Out of the lines below, please list those that hold the string "floorplan".
+++ Records
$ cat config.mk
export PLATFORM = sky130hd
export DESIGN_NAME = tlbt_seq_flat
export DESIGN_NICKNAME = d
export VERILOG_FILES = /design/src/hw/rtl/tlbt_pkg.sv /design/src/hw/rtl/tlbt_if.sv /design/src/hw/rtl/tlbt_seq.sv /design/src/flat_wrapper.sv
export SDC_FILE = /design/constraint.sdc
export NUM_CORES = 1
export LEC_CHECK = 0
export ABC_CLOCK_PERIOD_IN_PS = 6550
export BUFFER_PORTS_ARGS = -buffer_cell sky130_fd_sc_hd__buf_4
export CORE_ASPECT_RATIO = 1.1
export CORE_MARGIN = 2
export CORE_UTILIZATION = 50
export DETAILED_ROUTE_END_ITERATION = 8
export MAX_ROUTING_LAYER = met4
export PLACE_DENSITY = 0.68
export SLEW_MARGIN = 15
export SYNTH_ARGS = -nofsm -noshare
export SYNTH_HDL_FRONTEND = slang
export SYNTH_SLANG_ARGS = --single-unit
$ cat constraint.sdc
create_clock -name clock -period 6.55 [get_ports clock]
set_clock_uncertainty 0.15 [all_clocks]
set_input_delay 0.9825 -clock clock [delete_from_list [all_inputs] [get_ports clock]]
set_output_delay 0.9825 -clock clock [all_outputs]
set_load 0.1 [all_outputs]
++++++
+++ Records
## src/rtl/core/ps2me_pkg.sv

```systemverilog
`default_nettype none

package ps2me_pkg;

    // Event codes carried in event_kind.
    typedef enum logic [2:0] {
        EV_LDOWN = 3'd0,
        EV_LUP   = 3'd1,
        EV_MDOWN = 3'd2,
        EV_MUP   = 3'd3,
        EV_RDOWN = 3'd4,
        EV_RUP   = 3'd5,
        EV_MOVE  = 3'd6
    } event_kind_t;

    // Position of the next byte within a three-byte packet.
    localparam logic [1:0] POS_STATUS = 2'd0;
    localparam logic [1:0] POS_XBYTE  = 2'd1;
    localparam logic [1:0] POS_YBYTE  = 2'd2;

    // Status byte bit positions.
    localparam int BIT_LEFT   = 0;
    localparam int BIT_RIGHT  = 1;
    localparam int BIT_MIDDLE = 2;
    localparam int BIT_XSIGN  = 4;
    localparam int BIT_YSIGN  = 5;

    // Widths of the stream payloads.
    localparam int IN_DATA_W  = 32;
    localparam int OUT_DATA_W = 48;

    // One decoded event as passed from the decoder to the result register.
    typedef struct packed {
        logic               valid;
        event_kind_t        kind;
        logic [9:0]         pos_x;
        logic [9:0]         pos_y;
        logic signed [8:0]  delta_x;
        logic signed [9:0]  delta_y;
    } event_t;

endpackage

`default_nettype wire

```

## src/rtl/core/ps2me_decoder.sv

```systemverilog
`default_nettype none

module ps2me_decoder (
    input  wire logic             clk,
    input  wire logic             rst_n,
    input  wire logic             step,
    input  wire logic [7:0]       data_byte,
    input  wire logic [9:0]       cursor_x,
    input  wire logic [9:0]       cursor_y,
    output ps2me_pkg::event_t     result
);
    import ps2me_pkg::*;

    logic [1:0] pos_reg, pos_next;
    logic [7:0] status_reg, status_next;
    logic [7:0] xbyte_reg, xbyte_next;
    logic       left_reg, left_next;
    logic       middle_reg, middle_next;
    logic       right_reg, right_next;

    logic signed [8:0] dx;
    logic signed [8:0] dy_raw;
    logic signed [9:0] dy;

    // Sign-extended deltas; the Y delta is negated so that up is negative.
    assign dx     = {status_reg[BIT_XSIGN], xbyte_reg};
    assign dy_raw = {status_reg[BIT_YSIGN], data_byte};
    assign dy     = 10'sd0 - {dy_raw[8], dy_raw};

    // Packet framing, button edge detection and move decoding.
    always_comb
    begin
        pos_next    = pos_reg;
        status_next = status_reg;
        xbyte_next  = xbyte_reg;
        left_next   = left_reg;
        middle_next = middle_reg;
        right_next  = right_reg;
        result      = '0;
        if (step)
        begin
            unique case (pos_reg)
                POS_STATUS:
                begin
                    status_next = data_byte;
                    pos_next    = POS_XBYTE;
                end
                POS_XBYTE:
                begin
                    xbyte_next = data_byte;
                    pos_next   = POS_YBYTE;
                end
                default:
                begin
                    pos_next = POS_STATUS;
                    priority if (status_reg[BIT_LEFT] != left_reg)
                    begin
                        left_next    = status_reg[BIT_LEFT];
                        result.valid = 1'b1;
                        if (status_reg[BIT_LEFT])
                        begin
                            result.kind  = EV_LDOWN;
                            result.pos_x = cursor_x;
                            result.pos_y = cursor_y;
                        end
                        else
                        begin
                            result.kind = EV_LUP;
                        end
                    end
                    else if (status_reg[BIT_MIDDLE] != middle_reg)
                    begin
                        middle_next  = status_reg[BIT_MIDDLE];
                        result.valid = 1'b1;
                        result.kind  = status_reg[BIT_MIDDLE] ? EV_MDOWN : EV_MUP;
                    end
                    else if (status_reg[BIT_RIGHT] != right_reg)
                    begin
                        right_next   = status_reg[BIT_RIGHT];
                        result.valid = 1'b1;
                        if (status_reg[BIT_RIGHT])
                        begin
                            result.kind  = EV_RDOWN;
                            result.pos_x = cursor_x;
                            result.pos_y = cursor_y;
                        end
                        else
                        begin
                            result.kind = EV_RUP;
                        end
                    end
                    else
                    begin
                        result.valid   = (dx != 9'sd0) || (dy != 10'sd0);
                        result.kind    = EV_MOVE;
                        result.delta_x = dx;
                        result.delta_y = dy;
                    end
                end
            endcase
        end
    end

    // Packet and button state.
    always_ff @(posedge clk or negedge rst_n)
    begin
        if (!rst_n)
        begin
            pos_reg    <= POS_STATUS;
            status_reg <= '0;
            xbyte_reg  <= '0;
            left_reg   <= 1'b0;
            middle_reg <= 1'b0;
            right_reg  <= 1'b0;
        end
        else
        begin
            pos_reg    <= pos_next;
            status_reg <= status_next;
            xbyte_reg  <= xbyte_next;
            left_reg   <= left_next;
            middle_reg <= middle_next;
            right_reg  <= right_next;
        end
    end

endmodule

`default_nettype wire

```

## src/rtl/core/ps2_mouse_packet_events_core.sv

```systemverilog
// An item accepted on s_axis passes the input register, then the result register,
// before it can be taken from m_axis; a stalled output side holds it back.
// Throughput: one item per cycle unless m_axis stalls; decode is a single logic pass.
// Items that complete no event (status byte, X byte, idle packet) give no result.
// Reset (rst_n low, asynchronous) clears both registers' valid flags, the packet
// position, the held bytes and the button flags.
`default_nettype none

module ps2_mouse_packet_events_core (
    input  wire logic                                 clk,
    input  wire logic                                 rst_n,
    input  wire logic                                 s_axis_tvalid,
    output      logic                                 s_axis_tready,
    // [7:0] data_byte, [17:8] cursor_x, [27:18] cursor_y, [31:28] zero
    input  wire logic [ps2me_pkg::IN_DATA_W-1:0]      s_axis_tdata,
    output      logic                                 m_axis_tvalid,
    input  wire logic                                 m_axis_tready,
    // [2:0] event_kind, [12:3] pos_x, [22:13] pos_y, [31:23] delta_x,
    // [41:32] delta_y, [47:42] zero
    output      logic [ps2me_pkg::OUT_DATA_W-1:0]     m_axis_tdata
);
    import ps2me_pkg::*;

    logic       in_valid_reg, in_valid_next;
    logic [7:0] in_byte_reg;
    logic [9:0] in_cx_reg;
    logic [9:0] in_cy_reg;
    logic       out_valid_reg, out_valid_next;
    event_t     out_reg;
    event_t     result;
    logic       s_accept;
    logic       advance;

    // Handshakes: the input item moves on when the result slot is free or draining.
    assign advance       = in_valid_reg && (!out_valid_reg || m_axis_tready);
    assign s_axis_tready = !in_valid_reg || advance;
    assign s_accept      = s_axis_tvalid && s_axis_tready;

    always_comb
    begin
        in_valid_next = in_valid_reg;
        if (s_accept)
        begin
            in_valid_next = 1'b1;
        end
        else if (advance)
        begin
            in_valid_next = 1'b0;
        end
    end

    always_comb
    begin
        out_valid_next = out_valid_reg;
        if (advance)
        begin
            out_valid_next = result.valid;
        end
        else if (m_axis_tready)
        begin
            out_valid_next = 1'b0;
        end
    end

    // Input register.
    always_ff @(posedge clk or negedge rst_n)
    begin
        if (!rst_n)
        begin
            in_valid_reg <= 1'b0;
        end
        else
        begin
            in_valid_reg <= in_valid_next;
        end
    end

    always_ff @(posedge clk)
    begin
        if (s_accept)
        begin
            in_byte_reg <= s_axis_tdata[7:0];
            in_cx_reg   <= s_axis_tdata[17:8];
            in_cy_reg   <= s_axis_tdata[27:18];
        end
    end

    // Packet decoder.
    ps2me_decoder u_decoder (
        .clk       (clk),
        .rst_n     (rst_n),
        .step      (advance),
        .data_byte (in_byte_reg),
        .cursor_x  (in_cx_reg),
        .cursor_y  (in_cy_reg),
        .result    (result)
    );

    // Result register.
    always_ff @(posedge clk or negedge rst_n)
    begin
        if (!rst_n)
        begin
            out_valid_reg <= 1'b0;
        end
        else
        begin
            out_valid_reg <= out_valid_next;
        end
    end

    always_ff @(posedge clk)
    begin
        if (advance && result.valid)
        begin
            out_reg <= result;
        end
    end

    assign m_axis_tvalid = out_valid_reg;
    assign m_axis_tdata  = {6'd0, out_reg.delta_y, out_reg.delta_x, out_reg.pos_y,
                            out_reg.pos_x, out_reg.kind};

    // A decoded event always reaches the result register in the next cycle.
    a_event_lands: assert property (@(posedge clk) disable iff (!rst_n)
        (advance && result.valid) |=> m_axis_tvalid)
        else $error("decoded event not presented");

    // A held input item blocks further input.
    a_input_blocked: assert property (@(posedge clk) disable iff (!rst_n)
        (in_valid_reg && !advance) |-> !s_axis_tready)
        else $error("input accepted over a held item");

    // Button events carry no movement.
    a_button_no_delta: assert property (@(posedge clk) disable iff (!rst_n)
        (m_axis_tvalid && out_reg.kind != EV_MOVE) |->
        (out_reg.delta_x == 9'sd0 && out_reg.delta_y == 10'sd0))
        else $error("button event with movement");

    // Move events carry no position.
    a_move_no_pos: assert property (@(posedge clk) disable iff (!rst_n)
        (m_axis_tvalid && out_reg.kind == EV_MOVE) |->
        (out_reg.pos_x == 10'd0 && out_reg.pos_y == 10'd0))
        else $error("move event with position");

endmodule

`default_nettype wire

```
++++++
+++ Records
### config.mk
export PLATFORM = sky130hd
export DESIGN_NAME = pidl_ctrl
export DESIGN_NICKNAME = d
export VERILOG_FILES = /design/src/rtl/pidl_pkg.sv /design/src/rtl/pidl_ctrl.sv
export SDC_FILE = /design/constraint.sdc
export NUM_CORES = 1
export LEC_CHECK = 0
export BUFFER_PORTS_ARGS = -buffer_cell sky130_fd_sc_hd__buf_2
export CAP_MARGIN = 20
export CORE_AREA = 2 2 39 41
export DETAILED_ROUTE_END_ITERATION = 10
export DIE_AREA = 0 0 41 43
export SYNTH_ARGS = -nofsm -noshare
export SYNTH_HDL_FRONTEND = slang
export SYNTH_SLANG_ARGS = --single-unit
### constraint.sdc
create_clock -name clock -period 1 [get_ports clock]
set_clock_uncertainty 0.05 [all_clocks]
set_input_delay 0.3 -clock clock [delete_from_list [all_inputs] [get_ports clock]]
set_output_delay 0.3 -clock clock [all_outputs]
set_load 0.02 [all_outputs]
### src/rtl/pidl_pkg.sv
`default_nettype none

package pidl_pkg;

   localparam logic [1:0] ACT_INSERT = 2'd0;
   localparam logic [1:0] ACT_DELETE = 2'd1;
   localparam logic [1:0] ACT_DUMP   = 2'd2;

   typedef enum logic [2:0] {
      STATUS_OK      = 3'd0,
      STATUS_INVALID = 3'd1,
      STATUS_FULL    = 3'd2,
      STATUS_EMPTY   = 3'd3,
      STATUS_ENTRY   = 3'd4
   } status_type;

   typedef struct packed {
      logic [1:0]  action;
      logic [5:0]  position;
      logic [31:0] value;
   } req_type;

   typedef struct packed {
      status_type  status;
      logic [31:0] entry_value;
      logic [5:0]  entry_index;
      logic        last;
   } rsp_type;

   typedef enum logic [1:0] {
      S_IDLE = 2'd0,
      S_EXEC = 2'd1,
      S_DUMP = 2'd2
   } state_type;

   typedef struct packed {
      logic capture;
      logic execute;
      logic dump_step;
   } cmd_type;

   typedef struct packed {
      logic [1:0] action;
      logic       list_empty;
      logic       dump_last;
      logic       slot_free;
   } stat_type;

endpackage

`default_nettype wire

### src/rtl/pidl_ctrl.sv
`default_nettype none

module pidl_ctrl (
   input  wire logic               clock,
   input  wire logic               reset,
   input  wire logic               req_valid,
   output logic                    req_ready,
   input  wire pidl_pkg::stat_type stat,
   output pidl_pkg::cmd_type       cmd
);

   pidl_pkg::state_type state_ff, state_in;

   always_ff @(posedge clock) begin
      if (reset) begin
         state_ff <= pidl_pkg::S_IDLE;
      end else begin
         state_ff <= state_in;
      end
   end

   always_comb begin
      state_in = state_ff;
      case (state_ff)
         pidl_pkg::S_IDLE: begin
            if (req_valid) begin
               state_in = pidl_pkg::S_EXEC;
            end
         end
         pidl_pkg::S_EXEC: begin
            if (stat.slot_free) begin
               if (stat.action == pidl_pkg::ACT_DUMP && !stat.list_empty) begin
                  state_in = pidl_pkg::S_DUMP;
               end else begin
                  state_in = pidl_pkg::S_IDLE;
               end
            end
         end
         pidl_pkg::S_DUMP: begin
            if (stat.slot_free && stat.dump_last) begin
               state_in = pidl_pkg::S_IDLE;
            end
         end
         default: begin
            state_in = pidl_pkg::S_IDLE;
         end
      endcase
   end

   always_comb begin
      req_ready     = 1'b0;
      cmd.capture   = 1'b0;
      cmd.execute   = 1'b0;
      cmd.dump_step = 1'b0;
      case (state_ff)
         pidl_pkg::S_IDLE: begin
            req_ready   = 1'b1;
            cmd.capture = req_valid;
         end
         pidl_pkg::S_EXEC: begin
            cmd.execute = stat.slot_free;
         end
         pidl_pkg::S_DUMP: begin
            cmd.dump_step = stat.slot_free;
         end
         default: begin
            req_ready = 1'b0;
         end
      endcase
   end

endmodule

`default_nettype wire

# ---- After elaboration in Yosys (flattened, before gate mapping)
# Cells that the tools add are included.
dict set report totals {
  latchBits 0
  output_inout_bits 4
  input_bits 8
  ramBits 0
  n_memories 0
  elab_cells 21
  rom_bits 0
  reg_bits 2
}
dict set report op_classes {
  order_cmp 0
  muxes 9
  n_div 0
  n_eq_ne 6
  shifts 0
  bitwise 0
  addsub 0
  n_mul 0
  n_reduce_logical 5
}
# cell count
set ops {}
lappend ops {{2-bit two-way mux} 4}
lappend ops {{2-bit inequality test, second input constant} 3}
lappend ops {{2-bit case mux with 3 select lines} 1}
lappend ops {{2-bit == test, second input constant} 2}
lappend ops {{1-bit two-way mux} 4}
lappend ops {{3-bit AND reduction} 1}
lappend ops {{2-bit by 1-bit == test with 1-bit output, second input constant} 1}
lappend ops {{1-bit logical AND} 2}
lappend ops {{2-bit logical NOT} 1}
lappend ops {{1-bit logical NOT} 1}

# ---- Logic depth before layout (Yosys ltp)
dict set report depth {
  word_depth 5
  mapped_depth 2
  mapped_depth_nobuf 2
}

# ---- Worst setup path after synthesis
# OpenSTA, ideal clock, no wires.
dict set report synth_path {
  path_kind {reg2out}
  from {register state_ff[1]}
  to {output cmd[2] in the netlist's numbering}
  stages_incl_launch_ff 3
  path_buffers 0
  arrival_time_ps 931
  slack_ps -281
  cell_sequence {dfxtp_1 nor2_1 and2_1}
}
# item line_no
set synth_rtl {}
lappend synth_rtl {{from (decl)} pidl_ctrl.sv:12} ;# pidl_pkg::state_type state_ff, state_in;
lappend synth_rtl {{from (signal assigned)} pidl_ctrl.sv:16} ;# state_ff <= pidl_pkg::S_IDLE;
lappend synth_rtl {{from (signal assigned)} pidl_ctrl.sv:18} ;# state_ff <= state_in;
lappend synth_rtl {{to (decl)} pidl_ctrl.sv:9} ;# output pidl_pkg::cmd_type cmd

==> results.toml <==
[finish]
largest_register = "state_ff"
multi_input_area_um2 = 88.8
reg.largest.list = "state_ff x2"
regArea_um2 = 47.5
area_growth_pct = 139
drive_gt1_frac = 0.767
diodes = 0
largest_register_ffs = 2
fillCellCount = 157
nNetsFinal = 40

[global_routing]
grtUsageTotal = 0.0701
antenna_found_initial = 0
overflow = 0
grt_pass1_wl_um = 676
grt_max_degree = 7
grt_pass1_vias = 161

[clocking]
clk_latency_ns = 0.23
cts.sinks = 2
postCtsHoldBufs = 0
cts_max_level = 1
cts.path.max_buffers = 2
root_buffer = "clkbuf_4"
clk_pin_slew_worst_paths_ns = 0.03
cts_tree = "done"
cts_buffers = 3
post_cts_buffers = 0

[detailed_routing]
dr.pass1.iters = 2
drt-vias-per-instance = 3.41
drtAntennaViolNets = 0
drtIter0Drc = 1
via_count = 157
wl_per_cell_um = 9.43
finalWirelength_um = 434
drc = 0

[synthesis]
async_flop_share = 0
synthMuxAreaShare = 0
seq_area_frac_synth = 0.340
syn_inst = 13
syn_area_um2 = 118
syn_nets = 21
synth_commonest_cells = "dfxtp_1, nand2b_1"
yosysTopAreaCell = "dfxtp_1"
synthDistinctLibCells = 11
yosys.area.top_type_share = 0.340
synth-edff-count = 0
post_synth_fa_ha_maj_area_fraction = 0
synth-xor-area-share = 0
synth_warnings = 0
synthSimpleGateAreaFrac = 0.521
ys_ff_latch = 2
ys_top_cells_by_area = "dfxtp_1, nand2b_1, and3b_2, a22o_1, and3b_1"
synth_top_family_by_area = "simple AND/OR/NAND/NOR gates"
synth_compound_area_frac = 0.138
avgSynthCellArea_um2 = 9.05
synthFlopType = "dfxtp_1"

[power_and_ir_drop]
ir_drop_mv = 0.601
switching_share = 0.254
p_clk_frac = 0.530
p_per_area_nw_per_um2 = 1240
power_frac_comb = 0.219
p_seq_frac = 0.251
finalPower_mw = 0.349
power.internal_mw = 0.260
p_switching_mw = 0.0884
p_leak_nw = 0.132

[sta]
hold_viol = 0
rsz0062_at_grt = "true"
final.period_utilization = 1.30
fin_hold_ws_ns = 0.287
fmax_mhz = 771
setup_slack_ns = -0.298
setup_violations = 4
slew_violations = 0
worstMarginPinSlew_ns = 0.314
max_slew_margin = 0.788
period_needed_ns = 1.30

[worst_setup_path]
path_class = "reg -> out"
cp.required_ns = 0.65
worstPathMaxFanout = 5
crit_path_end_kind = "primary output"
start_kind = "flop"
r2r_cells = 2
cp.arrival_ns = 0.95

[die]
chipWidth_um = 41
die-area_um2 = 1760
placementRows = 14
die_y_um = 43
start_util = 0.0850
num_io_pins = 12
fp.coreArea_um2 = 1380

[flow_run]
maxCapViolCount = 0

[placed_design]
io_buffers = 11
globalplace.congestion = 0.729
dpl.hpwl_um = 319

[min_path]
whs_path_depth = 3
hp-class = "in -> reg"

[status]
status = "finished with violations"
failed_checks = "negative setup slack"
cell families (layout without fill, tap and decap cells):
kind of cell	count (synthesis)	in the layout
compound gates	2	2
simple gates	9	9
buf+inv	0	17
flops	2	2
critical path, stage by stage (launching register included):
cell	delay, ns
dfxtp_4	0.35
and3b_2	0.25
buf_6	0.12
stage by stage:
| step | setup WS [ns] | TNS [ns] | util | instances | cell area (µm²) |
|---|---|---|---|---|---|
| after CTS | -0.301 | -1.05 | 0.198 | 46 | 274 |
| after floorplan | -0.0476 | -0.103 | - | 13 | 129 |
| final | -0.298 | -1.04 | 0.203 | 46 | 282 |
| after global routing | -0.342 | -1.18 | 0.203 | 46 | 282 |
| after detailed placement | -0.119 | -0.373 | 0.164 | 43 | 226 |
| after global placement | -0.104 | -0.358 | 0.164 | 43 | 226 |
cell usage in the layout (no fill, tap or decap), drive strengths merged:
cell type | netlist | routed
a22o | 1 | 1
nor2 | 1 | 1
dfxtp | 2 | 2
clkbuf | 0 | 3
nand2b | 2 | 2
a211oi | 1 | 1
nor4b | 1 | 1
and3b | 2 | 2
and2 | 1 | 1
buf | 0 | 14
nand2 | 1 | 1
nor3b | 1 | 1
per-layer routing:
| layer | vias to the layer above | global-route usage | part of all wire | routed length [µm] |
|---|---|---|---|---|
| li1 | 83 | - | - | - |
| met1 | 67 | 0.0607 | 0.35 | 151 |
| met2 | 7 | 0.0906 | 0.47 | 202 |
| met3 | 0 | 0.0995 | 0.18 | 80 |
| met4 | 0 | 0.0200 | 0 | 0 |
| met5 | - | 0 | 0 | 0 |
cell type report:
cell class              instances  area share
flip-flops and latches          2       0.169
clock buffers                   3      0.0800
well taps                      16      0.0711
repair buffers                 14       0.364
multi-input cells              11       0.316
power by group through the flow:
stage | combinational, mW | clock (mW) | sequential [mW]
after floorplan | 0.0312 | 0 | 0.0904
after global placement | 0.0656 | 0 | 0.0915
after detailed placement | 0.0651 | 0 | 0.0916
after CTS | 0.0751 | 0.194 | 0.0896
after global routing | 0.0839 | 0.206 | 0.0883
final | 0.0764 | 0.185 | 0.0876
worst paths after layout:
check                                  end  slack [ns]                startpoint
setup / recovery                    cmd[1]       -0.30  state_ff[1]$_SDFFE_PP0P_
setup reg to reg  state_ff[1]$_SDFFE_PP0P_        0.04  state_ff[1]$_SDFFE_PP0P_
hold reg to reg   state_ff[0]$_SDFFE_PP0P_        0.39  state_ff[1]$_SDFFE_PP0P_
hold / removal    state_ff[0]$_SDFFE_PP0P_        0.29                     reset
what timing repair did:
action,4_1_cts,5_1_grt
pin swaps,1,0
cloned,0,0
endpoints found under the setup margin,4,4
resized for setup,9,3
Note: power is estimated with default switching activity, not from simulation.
++++++
▶ Output for this exercise
| after floorplan | -0.0476 | -0.103 | - | 13 | 129 |
after floorplan | 0.0312 | 0 | 0.0904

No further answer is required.